30 Data Desensitization How to Implement Low Intrusiveness Data Desensitization Solutions Based on Rewriting Engines

30 Data Desensitization How to Implement Low-Intrusiveness Data Desensitization Solutions Based on Rewriting Engines #

Today, we will discuss the data desensitization module in ShardingSphere. As introduced in the lesson “10 | Data Desensitization: How to Ensure Secure Access to Sensitive Data?”, ShardingSphere provides a set of automatic data encryption and decryption mechanisms to achieve transparent data desensitization.

Overall Architecture of the Data Desensitization Module #

Just like in regular programming patterns, for data desensitization, we first obtain a DataSource as the entry point for the entire process. However, this is not an ordinary DataSource, but a specialized EncryptDataSource specifically designed for data desensitization. Similar to previous explanations of ShardingDataSource, ShardingConnection, ShardingStatement, and other topics, the approach for the data desensitization module follows a top-down logic.

Let’s review with the help of the following diagram:

image

In the diagram, classes related to the data desensitization module actually inherit from an abstract class. We have already covered this during the explanations on ShardingSphere, ShardingConnection, ShardingStatement, etc. Therefore, in the data desensitization module, we will focus on explaining a few key classes, while briefly reviewing the topics already covered.

Based on the diagram above, let’s start with the EncryptDataSource.
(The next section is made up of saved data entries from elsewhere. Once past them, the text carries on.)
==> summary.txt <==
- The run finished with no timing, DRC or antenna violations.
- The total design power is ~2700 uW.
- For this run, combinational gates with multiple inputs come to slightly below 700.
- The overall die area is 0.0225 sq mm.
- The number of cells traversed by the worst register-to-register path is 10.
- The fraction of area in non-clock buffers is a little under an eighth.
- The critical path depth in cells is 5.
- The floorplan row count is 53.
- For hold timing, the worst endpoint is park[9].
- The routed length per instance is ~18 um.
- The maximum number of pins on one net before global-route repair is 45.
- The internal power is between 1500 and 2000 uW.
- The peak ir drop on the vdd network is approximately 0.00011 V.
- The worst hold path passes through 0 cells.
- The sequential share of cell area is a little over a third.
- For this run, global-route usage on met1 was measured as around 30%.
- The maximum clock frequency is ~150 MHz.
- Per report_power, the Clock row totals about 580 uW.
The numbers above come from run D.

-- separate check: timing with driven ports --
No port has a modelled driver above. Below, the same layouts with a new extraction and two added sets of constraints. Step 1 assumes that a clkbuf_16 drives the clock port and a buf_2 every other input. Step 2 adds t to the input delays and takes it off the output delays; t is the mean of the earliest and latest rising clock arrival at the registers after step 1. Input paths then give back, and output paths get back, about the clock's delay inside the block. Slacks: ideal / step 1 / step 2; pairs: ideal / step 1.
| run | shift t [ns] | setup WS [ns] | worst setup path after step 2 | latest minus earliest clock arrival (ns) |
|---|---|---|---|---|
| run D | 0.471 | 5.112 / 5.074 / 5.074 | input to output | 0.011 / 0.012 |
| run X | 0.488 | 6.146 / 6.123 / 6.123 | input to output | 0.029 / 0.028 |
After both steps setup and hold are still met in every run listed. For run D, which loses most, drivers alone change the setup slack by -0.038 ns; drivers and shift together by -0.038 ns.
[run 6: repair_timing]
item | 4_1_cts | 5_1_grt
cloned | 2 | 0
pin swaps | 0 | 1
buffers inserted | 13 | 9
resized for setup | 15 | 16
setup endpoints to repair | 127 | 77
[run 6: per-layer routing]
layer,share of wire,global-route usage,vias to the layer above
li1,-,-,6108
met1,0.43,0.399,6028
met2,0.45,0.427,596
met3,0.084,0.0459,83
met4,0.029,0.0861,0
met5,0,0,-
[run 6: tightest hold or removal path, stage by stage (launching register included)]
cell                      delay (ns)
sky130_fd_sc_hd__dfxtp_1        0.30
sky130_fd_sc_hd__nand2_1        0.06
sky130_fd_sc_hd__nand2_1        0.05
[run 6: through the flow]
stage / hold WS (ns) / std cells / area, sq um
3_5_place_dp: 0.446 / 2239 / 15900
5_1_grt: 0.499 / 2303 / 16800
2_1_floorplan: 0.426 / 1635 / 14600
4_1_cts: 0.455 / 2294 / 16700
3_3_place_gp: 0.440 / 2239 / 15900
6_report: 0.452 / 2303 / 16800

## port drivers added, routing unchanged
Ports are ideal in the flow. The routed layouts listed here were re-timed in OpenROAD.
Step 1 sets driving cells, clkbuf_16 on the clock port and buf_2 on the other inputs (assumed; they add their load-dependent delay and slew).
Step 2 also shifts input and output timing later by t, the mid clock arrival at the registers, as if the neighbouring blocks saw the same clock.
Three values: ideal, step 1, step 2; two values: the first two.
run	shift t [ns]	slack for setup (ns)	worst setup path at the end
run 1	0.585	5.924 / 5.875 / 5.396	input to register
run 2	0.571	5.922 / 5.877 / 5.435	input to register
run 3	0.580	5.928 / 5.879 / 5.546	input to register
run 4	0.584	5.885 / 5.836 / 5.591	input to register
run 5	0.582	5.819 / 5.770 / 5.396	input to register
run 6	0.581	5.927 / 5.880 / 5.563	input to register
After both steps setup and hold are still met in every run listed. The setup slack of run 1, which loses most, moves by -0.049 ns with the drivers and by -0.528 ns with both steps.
This design comes from an exercise in tuning for small area, a short achievable clock period and few clock cycles per item on the open sky130 flow, not from production work. Function was checked by simulation only, so behaviour that the tests miss may differ from the original. No activity file was given, so power comes from the tool's default toggle rates.

`design/flow/run.sh`:
```
#!/bin/bash
# synth_recipe.tcl (not shown) runs the flow's synth.tcl, then flattens the netlist and writes it again
# the make line also repeats each setting of config.mk as NAME=value (left out here)
make -C /OpenROAD-flow-scripts/flow DESIGN_CONFIG=/design/flow/config.mk WORK_HOME=/design/flow/orfs CLKGATE_MAP_FILE= SYNTH_SCRIPT=/design/flow/synth_recipe.tcl finish
```
`design/flow/config.mk`:
```
export PLATFORM = sky130hd
export DESIGN_NAME = inav_decoder
export DESIGN_NICKNAME = inav_decoder
export VERILOG_FILES = /design/flow/design.v
export SDC_FILE = /design/flow/constraint.sdc
export NUM_CORES = 4
export LEC_CHECK = 0
export CAP_MARGIN = 20
export CORE_MARGIN = 2
export CORE_UTILIZATION = 40
export PLACE_DENSITY = 0.6
export SETUP_SLACK_MARGIN = 5
export SLEW_MARGIN = 20
export TNS_END_PERCENT = 100
```
`design/flow/constraint.sdc`:
```
create_clock -name core_clock -period 8.0 [get_ports {clk}]
set_input_delay 1.6000 -clock core_clock [delete_from_list [all_inputs] [get_ports {clk}]]
set_output_delay 1.6000 -clock core_clock [all_outputs]
set_load 0.01 [all_outputs]
```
The creation of EncryptDataSource relies on the EncryptDataSourceFactory, which is implemented as follows:

public final class EncryptDataSourceFactory {

    public static DataSource createDataSource(final DataSource dataSource, final EncryptRuleConfiguration encryptRuleConfiguration, final Properties props) throws SQLException {
        return new EncryptDataSource(dataSource, new EncryptRule(encryptRuleConfiguration), props);
    }
}

Here, an EncryptDataSource is directly created, depending on the EncryptRule configuration object. Now, let’s clarify what is included in the EncryptRule.

EncryptRule #

EncryptRule is a core object in the data desensitization module, which deserves a separate explanation. In the EncryptRule, the following three core variables are defined:

// Encryption and decryption engines
private final Map<String, ShardingEncryptor> encryptors = new LinkedHashMap<>();
// Desensitized tables
private final Map<String, EncryptTable> tables = new LinkedHashMap<>();
// Desensitization rule configuration
private EncryptRuleConfiguration ruleConfiguration;

We can divide these three variables into two parts. ShardingEncryptor is used for encryption and decryption, while EncryptTable and EncryptRuleConfiguration are more related to the configuration system of data desensitization.

Next, I will explain these two parts separately.

1. ShardingEncryptor #

In the EncryptRule, ShardingEncryptor is an interface representing a specific encryptor class. Here is the definition of the interface:

public interface ShardingEncryptor extends TypeBasedSPI {
    // Initialization
    void init();
    // Encryption
    String encrypt(Object plaintext);
    // Decryption
    Object decrypt(String ciphertext);
}

The ShardingEncryptor interface contains a pair of methods for encryption and decryption. The interface also inherits from the TypeBasedSPI interface, which means it will be dynamically loaded through the Service Provider Interface (SPI) mechanism.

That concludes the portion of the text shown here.